**Aim of the exercise**
Lines from the listing that hold the string "placement" are what you should return.

========================================

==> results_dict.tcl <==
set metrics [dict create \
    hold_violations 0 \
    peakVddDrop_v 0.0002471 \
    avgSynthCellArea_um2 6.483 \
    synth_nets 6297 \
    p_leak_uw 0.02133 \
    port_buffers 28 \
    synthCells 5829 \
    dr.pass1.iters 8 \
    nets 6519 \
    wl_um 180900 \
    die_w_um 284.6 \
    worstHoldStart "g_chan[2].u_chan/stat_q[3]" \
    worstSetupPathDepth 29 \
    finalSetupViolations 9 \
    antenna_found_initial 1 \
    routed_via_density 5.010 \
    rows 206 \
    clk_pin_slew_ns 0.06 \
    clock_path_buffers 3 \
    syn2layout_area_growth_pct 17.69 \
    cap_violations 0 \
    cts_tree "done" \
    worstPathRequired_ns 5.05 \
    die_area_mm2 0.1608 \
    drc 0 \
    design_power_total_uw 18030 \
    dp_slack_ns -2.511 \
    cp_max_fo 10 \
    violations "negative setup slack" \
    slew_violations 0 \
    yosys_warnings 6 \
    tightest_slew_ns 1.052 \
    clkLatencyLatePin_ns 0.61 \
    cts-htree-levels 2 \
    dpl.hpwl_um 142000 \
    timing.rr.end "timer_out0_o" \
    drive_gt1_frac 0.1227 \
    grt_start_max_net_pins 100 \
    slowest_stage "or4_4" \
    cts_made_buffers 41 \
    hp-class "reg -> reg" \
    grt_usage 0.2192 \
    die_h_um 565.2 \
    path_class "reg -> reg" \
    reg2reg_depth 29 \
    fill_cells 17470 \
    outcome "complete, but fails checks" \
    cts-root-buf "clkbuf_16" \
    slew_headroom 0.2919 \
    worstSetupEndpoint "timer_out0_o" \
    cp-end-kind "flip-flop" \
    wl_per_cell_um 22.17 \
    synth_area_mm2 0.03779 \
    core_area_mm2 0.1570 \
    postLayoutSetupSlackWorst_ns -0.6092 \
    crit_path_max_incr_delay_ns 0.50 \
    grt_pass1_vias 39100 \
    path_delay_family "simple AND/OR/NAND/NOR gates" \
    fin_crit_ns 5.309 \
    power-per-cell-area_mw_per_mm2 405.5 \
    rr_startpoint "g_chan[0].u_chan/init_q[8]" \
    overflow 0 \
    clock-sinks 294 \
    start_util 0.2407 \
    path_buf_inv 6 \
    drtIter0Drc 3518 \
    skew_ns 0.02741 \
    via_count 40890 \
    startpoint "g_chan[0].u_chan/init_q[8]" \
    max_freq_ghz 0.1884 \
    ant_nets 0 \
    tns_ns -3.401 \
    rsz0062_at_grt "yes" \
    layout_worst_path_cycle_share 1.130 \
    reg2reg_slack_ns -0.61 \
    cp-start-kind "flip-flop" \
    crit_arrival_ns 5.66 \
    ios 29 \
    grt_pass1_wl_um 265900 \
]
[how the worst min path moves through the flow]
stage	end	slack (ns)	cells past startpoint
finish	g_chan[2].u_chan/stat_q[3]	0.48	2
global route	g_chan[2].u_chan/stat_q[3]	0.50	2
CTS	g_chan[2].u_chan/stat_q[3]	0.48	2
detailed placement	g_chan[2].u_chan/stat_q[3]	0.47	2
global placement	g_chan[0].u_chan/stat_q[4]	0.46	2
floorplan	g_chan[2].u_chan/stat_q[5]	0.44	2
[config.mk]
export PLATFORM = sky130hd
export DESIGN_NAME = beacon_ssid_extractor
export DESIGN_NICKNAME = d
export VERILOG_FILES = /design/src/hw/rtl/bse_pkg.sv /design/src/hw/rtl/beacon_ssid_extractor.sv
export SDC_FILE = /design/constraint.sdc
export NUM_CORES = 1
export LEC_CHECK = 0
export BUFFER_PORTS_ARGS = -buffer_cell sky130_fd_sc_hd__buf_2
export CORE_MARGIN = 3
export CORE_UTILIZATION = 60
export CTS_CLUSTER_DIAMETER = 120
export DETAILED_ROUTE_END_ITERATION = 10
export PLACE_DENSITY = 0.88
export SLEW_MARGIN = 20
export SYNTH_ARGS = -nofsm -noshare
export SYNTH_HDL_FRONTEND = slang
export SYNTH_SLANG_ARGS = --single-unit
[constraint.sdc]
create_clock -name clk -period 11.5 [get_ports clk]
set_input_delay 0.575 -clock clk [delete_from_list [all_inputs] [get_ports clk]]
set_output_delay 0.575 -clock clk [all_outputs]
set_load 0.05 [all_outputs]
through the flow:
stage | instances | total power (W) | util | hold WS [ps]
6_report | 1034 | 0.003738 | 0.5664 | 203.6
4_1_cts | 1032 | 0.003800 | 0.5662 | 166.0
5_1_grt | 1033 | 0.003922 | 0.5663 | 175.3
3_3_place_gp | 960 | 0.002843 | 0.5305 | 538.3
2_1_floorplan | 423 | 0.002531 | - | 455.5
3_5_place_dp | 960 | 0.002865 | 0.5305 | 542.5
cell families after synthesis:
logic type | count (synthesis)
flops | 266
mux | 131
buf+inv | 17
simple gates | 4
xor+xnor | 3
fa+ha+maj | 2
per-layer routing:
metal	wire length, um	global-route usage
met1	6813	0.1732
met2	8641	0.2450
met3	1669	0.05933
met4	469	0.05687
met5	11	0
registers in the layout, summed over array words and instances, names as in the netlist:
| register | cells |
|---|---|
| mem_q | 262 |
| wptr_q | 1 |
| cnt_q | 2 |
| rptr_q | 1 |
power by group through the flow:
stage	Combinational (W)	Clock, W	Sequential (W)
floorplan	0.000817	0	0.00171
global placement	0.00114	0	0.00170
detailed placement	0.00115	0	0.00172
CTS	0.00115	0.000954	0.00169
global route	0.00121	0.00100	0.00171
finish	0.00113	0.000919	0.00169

========================================

**Finished task**
detailed placement	g_chan[2].u_chan/stat_q[3]	0.47	2
global placement	g_chan[0].u_chan/stat_q[4]	0.46	2
global placement	0.00114	0	0.00170
detailed placement	0.00115	0	0.00172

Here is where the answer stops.